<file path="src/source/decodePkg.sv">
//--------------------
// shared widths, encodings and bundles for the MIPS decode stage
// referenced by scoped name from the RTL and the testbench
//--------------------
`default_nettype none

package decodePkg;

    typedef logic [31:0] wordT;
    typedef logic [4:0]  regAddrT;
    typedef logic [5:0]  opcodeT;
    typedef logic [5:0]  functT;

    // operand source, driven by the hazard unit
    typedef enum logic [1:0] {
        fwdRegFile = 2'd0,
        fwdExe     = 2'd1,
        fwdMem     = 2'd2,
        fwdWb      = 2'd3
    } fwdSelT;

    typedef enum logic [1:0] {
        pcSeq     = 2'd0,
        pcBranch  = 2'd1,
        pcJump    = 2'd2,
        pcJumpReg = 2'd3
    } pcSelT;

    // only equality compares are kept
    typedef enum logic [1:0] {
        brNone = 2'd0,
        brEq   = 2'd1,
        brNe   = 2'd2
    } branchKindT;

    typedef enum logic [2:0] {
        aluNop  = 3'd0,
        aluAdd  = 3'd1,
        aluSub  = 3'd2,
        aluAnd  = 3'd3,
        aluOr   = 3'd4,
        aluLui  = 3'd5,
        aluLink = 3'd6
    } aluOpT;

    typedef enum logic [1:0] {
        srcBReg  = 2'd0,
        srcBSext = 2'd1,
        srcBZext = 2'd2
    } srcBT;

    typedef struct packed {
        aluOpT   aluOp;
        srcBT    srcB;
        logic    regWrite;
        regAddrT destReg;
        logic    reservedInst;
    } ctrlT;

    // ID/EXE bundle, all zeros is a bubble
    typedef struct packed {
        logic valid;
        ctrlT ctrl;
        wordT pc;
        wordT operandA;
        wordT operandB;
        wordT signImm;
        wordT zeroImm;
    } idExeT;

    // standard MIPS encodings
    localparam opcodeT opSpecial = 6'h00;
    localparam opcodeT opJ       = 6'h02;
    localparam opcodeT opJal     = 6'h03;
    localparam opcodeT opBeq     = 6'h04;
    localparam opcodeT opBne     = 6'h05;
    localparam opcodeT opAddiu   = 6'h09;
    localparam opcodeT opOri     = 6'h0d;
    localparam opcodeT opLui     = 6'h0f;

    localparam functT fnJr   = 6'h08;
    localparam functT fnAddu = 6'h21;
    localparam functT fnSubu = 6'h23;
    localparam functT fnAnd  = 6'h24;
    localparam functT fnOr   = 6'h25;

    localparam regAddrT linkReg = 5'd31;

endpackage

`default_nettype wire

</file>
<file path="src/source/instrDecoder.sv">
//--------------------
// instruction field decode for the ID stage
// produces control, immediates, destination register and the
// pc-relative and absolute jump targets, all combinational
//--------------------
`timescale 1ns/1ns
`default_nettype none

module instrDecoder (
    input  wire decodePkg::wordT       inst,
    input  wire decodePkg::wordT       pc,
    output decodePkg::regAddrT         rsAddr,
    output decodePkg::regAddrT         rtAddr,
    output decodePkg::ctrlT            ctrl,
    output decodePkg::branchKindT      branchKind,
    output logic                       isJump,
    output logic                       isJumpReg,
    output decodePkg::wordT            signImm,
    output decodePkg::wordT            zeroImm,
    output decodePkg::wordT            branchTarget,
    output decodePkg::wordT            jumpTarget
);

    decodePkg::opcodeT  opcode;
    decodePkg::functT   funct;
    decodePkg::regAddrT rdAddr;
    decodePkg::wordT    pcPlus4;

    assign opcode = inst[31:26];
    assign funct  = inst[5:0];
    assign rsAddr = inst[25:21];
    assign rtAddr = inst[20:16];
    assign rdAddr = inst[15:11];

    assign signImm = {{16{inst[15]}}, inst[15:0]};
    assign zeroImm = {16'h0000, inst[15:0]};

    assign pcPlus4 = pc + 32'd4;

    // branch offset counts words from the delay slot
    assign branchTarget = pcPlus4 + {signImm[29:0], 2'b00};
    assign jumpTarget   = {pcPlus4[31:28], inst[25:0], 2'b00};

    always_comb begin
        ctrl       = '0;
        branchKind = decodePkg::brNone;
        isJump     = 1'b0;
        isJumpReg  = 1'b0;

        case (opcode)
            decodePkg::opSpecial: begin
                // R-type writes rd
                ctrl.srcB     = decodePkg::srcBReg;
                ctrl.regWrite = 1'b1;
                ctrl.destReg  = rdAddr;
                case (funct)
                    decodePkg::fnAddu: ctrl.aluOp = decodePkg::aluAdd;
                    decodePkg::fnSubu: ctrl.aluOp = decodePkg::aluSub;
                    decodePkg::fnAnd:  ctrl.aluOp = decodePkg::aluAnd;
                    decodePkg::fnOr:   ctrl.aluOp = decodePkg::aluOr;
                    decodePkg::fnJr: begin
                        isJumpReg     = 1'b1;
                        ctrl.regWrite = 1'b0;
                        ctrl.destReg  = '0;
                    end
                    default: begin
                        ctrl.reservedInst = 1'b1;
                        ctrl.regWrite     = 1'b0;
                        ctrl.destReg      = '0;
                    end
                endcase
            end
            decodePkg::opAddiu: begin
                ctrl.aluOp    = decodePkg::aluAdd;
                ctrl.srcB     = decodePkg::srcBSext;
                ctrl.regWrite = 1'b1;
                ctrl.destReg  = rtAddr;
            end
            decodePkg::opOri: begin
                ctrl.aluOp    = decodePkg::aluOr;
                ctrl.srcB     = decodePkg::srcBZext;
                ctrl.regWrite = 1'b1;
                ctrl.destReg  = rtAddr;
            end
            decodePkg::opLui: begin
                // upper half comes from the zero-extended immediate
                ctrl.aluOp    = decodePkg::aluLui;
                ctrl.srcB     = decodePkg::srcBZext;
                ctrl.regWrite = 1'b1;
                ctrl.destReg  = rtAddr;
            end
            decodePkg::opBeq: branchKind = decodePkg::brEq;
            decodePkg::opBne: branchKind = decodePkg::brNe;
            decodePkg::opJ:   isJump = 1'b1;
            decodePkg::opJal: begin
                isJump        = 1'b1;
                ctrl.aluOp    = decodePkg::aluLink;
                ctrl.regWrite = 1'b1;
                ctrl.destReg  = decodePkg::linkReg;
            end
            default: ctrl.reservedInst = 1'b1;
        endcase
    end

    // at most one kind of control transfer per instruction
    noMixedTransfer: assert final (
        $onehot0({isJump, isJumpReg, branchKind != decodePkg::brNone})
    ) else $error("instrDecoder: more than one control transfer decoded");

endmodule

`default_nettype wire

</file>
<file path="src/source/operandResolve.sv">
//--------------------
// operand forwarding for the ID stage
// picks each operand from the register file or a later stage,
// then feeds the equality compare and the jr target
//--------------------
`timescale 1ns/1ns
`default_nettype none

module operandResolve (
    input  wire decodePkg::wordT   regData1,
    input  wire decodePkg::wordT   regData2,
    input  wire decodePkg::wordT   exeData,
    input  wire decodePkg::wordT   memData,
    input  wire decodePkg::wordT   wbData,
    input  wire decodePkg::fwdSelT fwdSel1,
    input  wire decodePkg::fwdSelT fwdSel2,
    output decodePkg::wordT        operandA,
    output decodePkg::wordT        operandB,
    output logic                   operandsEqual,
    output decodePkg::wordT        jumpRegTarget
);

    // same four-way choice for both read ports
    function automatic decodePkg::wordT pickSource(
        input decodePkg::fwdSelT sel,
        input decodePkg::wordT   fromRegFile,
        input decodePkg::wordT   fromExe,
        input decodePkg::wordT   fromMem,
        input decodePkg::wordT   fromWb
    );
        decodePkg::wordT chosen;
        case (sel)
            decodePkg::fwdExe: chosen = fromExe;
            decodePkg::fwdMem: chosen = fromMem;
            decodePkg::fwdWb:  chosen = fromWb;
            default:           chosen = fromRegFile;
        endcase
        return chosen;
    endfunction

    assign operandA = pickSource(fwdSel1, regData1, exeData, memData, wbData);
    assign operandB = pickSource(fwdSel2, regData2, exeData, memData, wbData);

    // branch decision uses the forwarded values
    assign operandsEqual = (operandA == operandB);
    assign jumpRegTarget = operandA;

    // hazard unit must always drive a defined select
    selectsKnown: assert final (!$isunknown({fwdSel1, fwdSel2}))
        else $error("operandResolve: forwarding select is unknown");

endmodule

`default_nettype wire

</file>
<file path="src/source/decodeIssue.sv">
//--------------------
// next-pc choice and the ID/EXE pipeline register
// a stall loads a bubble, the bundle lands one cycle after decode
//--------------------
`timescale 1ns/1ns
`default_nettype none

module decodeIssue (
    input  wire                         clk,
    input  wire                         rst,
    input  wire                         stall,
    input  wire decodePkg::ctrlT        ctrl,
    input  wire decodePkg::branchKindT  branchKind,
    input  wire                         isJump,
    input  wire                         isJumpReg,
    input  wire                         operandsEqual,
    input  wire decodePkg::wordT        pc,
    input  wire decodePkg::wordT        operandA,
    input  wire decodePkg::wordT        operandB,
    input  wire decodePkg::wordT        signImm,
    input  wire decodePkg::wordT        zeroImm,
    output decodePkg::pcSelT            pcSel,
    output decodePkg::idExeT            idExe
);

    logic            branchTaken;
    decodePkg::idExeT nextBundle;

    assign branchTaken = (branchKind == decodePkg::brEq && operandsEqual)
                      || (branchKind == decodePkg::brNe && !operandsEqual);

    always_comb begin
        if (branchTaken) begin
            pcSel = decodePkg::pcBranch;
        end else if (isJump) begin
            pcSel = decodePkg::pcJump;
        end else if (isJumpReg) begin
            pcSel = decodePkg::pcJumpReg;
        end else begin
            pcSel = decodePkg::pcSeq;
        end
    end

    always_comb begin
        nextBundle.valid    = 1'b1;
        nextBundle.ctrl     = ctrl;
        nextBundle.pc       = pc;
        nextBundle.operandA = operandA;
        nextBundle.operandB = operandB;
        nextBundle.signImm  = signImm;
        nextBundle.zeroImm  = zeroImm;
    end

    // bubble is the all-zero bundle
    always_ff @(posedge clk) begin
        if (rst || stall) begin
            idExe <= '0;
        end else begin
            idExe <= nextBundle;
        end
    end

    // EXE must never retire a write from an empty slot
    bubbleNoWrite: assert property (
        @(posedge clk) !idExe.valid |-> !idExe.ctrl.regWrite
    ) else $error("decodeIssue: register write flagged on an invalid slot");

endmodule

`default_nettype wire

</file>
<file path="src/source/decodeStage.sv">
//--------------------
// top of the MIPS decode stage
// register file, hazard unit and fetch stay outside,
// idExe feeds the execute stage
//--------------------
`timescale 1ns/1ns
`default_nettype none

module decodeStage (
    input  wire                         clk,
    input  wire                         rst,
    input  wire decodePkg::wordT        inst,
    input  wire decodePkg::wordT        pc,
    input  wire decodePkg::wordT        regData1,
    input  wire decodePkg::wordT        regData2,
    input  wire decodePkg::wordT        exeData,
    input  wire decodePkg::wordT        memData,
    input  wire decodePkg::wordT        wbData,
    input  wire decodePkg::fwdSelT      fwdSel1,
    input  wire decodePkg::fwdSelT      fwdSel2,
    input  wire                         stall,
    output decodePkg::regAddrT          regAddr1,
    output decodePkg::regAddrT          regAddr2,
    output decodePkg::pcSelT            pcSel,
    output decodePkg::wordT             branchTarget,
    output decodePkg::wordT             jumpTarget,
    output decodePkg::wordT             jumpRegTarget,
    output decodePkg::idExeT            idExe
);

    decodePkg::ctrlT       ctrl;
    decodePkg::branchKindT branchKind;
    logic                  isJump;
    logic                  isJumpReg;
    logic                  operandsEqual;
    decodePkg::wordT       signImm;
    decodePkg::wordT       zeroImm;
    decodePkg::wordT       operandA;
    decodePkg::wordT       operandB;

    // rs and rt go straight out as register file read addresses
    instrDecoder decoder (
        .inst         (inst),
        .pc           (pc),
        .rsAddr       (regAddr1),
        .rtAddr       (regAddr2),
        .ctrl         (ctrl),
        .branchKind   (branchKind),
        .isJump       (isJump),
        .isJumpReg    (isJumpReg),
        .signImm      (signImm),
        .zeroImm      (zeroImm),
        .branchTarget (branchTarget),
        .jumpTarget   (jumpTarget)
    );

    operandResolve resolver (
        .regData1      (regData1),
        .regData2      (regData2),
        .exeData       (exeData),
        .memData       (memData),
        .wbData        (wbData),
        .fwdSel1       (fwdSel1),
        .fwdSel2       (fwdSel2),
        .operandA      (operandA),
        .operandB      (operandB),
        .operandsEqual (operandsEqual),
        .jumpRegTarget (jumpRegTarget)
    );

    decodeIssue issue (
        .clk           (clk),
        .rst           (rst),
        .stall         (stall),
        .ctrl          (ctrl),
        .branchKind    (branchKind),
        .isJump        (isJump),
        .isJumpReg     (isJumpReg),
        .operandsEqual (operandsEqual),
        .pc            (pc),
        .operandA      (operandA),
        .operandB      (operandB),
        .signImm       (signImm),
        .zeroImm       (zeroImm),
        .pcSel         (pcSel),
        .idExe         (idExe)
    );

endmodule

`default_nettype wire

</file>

---

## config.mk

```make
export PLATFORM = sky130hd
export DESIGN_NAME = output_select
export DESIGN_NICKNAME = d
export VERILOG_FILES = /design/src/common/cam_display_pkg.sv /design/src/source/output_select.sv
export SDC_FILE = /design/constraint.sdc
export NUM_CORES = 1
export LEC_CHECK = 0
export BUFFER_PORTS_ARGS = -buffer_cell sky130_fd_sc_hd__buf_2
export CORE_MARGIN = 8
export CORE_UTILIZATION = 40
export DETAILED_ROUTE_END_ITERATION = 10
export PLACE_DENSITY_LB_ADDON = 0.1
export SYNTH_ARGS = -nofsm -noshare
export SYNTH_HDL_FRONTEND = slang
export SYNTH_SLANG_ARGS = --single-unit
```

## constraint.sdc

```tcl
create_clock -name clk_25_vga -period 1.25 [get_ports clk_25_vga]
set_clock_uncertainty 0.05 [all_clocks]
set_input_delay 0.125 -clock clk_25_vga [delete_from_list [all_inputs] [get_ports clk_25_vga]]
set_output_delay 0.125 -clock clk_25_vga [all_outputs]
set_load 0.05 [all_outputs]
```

---

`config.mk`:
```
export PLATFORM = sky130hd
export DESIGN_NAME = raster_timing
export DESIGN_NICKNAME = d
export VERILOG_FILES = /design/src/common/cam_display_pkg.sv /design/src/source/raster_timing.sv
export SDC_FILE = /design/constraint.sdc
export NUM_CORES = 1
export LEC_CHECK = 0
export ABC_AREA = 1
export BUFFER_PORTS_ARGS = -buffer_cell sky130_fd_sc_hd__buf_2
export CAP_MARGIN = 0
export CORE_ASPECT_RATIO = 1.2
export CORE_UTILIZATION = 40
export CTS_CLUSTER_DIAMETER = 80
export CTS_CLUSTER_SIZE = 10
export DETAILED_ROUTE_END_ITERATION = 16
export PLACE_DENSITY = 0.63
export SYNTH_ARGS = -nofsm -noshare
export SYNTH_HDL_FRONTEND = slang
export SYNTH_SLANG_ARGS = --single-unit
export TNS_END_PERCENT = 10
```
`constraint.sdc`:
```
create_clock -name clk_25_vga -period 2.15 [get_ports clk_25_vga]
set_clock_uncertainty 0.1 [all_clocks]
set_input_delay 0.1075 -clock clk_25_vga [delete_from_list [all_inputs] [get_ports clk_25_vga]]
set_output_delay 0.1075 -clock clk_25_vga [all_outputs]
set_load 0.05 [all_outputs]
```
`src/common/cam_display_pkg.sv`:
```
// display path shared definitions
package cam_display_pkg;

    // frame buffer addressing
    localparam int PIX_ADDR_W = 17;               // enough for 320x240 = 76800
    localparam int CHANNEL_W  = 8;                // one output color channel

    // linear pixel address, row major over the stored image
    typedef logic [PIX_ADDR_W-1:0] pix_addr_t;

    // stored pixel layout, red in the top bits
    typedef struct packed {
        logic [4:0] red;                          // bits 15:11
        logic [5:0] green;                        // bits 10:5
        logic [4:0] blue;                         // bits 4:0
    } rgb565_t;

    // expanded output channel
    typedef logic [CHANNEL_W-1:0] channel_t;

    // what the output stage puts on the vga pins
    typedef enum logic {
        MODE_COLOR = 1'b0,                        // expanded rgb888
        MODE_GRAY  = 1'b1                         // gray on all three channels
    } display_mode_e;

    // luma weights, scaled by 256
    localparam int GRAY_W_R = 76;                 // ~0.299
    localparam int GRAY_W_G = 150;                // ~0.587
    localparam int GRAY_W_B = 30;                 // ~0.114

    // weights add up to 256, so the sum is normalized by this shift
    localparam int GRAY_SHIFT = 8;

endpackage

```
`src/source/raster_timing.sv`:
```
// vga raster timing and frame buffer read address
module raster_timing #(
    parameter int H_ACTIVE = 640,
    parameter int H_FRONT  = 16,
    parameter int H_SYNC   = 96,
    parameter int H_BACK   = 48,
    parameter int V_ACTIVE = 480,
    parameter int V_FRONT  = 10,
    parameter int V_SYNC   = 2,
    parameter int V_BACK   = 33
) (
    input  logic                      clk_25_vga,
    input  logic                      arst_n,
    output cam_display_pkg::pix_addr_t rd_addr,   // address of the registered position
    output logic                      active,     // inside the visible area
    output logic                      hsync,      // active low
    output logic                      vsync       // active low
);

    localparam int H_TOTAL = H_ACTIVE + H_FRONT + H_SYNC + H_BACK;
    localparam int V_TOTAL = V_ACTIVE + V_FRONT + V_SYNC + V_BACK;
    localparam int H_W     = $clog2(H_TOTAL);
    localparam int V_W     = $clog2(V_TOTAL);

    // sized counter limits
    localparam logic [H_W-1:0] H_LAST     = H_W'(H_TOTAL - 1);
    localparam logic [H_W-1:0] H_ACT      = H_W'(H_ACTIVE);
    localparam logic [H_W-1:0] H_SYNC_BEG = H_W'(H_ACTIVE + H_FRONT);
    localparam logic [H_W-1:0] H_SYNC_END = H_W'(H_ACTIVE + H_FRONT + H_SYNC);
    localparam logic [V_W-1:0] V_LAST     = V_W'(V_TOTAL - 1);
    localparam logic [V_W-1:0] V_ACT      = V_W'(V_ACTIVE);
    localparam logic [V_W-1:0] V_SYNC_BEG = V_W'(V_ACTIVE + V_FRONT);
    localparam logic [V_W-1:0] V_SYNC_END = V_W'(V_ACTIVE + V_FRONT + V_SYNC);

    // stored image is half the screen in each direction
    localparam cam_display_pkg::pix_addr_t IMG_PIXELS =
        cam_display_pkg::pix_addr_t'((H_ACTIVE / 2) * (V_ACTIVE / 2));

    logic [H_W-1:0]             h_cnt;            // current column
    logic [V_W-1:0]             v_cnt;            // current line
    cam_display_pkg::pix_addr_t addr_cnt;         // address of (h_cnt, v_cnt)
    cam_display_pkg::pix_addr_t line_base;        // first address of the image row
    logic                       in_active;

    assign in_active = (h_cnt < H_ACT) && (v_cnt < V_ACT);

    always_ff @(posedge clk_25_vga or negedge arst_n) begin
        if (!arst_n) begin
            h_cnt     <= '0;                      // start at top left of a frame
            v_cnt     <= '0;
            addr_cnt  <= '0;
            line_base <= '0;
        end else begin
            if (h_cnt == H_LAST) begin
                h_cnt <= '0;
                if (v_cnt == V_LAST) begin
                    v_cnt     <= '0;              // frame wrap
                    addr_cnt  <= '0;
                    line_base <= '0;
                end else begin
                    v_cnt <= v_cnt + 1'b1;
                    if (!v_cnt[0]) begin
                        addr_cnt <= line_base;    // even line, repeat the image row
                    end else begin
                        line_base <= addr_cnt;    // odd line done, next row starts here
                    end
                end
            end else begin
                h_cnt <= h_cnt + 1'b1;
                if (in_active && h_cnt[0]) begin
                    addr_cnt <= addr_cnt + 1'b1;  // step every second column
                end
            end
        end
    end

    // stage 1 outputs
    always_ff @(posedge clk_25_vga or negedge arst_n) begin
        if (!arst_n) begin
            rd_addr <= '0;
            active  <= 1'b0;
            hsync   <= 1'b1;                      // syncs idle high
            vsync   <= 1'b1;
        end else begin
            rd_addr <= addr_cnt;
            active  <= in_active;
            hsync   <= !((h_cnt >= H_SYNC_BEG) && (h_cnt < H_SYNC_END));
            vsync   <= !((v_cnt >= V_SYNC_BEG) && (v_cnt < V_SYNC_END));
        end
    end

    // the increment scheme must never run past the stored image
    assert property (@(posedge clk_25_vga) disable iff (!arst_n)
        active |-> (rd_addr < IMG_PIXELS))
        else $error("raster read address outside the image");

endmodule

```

▸ **Problem details**
Where the word "stall" is present in a line of the listing, copy that line.

▸ **Solution to the problem**
// a stall loads a bubble, the bundle lands one cycle after decode
    input  wire                         stall,
        if (rst || stall) begin
    input  wire                         stall,
        .stall         (stall),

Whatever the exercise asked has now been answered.